__How to complete this task__.
Exactly as given, write out all the entries again.
--- START ---
==> inputs of job 6262 <==
==> flow/design.v <==
module arctan #
	(
		parameter integer C_S00_AXIS_TDATA_WIDTH	= 32,
		parameter integer C_M00_AXIS_TDATA_WIDTH	= 32,
    parameter integer ITERATIONS = 16
	)
	(
		input wire  s00_axis_aclk, s00_axis_aresetn,
		input wire  s00_axis_tlast, s00_axis_tvalid,
		input wire [C_S00_AXIS_TDATA_WIDTH-1 : 0] s00_axis_tdata,
		input wire [(C_S00_AXIS_TDATA_WIDTH/8)-1: 0] s00_axis_tstrb,
		output logic  s00_axis_tready,
		input wire  m00_axis_aclk, m00_axis_aresetn,
		input wire  m00_axis_tready,
		output logic  m00_axis_tvalid, m00_axis_tlast,
		output logic [C_M00_AXIS_TDATA_WIDTH-1 : 0] m00_axis_tdata,
		output logic [(C_M00_AXIS_TDATA_WIDTH/8)-1: 0] m00_axis_tstrb
	);
  parameter int PI_15 = 102943;
  logic m00_axis_tvalid_reg, m00_axis_tlast_reg;
  logic [C_M00_AXIS_TDATA_WIDTH-1 : 0] m00_axis_tdata_reg;
  logic [(C_M00_AXIS_TDATA_WIDTH/8)-1: 0] m00_axis_tstrb_reg;
  logic signed [(C_S00_AXIS_TDATA_WIDTH/2)-1:0] x_pipe [ITERATIONS-1:0];
  logic signed [(C_S00_AXIS_TDATA_WIDTH/2)-1:0] y_pipe [ITERATIONS-1:0];
  logic signed [(C_S00_AXIS_TDATA_WIDTH)-1:0] phase [ITERATIONS-1:0];
  logic [ITERATIONS-1:0] valid_pipe, tlast_pipe;
  logic [(C_S00_AXIS_TDATA_WIDTH/8)-1:0] strobe_pipe [ITERATIONS-1:0];
  assign s00_axis_tready = m00_axis_tready || ~valid_pipe[ITERATIONS-1];
  assign m00_axis_tvalid = valid_pipe[ITERATIONS-1];
  assign m00_axis_tlast = tlast_pipe[ITERATIONS-1];
  assign m00_axis_tstrb = strobe_pipe[ITERATIONS-1];
  logic signed [(C_S00_AXIS_TDATA_WIDTH/2)-1:0] atan_lut [ITERATIONS-1:0];
  always_comb begin
        atan_lut[0] = 16'h6487;   
        atan_lut[1] = 16'h3B58;   
        atan_lut[2] = 16'h1F5B;   
        atan_lut[3] = 16'h0FEA;   
        atan_lut[4] = 16'h07FD;   
        atan_lut[5] = 16'h03FF;   
        atan_lut[6] = 16'h01FF;   
        atan_lut[7] = 16'h00FF;   
        atan_lut[8] = 16'h007F;   
        atan_lut[9] = 16'h003F;   
        atan_lut[10] = 16'h001F;   
        atan_lut[11] = 16'h000F;   
        atan_lut[12] = 16'h0007;   
        atan_lut[13] = 16'h0003;   
        atan_lut[14] = 16'h0001;   
        atan_lut[15] = 16'h0000;   
  end
  wire signed [(C_S00_AXIS_TDATA_WIDTH/2)-1:0] x_in = s00_axis_tdata[(C_S00_AXIS_TDATA_WIDTH/2)-1: 0];
  wire signed [(C_S00_AXIS_TDATA_WIDTH/2)-1:0] y_in = s00_axis_tdata[C_S00_AXIS_TDATA_WIDTH-1:(C_S00_AXIS_TDATA_WIDTH/2)];
  assign m00_axis_tdata = phase[ITERATIONS-1];
  always_ff @(posedge s00_axis_aclk)begin
    if (s00_axis_aresetn==0)begin
      for (int i = 0; i < ITERATIONS; i++) begin
                x_pipe[i] <= '0;
                y_pipe[i] <= '0;
                phase[i] <= '0;
                valid_pipe[i] <= 1'b0;
                strobe_pipe[i] <= '0;
                tlast_pipe[i] <= 1'b0;
      end
    end else begin
      if (s00_axis_tready)begin
        if (s00_axis_tvalid) begin
            if ((x_in < 0 ) && (y_in< 0)) begin
              x_pipe[0] <= -x_in;
              y_pipe[0] <= -y_in;
              phase[0] <= -PI_15;
            end else if ((x_in < 0 ) && (y_in >= 0)) begin
              x_pipe[0] <= -x_in;
              y_pipe[0] <= -y_in;
              phase[0] <= PI_15;
            end else begin
              x_pipe[0] <= x_in;
              y_pipe[0] <= y_in;
              phase[0] <= '0;
            end
            valid_pipe[0] <= 1'b1;
            tlast_pipe[0] <= s00_axis_tlast;
            strobe_pipe[0] <= s00_axis_tstrb;
        end else begin
            valid_pipe[0] <= 1'b0;
            tlast_pipe[0] <= 1'b0;
            strobe_pipe[0] <= '0;
        end
        for (int i = 1; i < ITERATIONS; i++) begin
            if (valid_pipe[i-1]) begin
              if (y_pipe[i-1] >= 0) begin
                x_pipe[i] <= x_pipe[i-1] + (y_pipe[i-1] >>> i-1);
                y_pipe[i] <= y_pipe[i-1] - (x_pipe[i-1] >>> i-1);
                phase[i] <= phase[i-1] + atan_lut[i-1];
              end else begin
                x_pipe[i] <= x_pipe[i-1] - (y_pipe[i-1] >>> i-1);
                y_pipe[i] <= y_pipe[i-1] + (x_pipe[i-1] >>> i-1);
                phase[i] <= phase[i-1] - atan_lut[i-1];
              end
              valid_pipe[i] <= valid_pipe[i-1];
              strobe_pipe[i] <= strobe_pipe[i-1];
              tlast_pipe[i] <= tlast_pipe[i-1];
            end else begin
              valid_pipe[i] <= 0;
              strobe_pipe[i] <= 0;
              tlast_pipe[i] <= 0;
            end
        end
      end
    end
  end
endmodule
--- END ---
__Output of the exercise__.
==> inputs of job 6262 <==
==> flow/design.v <==
module arctan #
	(
		parameter integer C_S00_AXIS_TDATA_WIDTH	= 32,
		parameter integer C_M00_AXIS_TDATA_WIDTH	= 32,
    parameter integer ITERATIONS = 16
	)
	(
		input wire  s00_axis_aclk, s00_axis_aresetn,
		input wire  s00_axis_tlast, s00_axis_tvalid,
		input wire [C_S00_AXIS_TDATA_WIDTH-1 : 0] s00_axis_tdata,
		input wire [(C_S00_AXIS_TDATA_WIDTH/8)-1: 0] s00_axis_tstrb,
		output logic  s00_axis_tready,
		input wire  m00_axis_aclk, m00_axis_aresetn,
		input wire  m00_axis_tready,
		output logic  m00_axis_tvalid, m00_axis_tlast,
		output logic [C_M00_AXIS_TDATA_WIDTH-1 : 0] m00_axis_tdata,
		output logic [(C_M00_AXIS_TDATA_WIDTH/8)-1: 0] m00_axis_tstrb
	);
  parameter int PI_15 = 102943;
  logic m00_axis_tvalid_reg, m00_axis_tlast_reg;
  logic [C_M00_AXIS_TDATA_WIDTH-1 : 0] m00_axis_tdata_reg;
  logic [(C_M00_AXIS_TDATA_WIDTH/8)-1: 0] m00_axis_tstrb_reg;
  logic signed [(C_S00_AXIS_TDATA_WIDTH/2)-1:0] x_pipe [ITERATIONS-1:0];
  logic signed [(C_S00_AXIS_TDATA_WIDTH/2)-1:0] y_pipe [ITERATIONS-1:0];
  logic signed [(C_S00_AXIS_TDATA_WIDTH)-1:0] phase [ITERATIONS-1:0];
  logic [ITERATIONS-1:0] valid_pipe, tlast_pipe;
  logic [(C_S00_AXIS_TDATA_WIDTH/8)-1:0] strobe_pipe [ITERATIONS-1:0];
  assign s00_axis_tready = m00_axis_tready || ~valid_pipe[ITERATIONS-1];
  assign m00_axis_tvalid = valid_pipe[ITERATIONS-1];
  assign m00_axis_tlast = tlast_pipe[ITERATIONS-1];
  assign m00_axis_tstrb = strobe_pipe[ITERATIONS-1];
  logic signed [(C_S00_AXIS_TDATA_WIDTH/2)-1:0] atan_lut [ITERATIONS-1:0];
  always_comb begin
        atan_lut[0] = 16'h6487;   
        atan_lut[1] = 16'h3B58;   
        atan_lut[2] = 16'h1F5B;   
        atan_lut[3] = 16'h0FEA;   
        atan_lut[4] = 16'h07FD;   
        atan_lut[5] = 16'h03FF;   
        atan_lut[6] = 16'h01FF;   
        atan_lut[7] = 16'h00FF;   
        atan_lut[8] = 16'h007F;   
        atan_lut[9] = 16'h003F;   
        atan_lut[10] = 16'h001F;   
        atan_lut[11] = 16'h000F;   
        atan_lut[12] = 16'h0007;   
        atan_lut[13] = 16'h0003;   
        atan_lut[14] = 16'h0001;   
        atan_lut[15] = 16'h0000;   
  end
  wire signed [(C_S00_AXIS_TDATA_WIDTH/2)-1:0] x_in = s00_axis_tdata[(C_S00_AXIS_TDATA_WIDTH/2)-1: 0];
  wire signed [(C_S00_AXIS_TDATA_WIDTH/2)-1:0] y_in = s00_axis_tdata[C_S00_AXIS_TDATA_WIDTH-1:(C_S00_AXIS_TDATA_WIDTH/2)];
  assign m00_axis_tdata = phase[ITERATIONS-1];
  always_ff @(posedge s00_axis_aclk)begin
    if (s00_axis_aresetn==0)begin
      for (int i = 0; i < ITERATIONS; i++) begin
                x_pipe[i] <= '0;
                y_pipe[i] <= '0;
                phase[i] <= '0;
                valid_pipe[i] <= 1'b0;
                strobe_pipe[i] <= '0;
                tlast_pipe[i] <= 1'b0;
      end
    end else begin
      if (s00_axis_tready)begin
        if (s00_axis_tvalid) begin
            if ((x_in < 0 ) && (y_in< 0)) begin
              x_pipe[0] <= -x_in;
              y_pipe[0] <= -y_in;
              phase[0] <= -PI_15;
            end else if ((x_in < 0 ) && (y_in >= 0)) begin
              x_pipe[0] <= -x_in;
              y_pipe[0] <= -y_in;
              phase[0] <= PI_15;
            end else begin
              x_pipe[0] <= x_in;
              y_pipe[0] <= y_in;
              phase[0] <= '0;
            end
            valid_pipe[0] <= 1'b1;
            tlast_pipe[0] <= s00_axis_tlast;
            strobe_pipe[0] <= s00_axis_tstrb;
        end else begin
            valid_pipe[0] <= 1'b0;
            tlast_pipe[0] <= 1'b0;
            strobe_pipe[0] <= '0;
        end
        for (int i = 1; i < ITERATIONS; i++) begin
            if (valid_pipe[i-1]) begin
              if (y_pipe[i-1] >= 0) begin
                x_pipe[i] <= x_pipe[i-1] + (y_pipe[i-1] >>> i-1);
                y_pipe[i] <= y_pipe[i-1] - (x_pipe[i-1] >>> i-1);
                phase[i] <= phase[i-1] + atan_lut[i-1];
              end else begin
                x_pipe[i] <= x_pipe[i-1] - (y_pipe[i-1] >>> i-1);
                y_pipe[i] <= y_pipe[i-1] + (x_pipe[i-1] >>> i-1);
                phase[i] <= phase[i-1] - atan_lut[i-1];
              end
              valid_pipe[i] <= valid_pipe[i-1];
              strobe_pipe[i] <= strobe_pipe[i-1];
              tlast_pipe[i] <= tlast_pipe[i-1];
            end else begin
              valid_pipe[i] <= 0;
              strobe_pipe[i] <= 0;
              tlast_pipe[i] <= 0;
            end
        end
      end
    end
  end
endmodule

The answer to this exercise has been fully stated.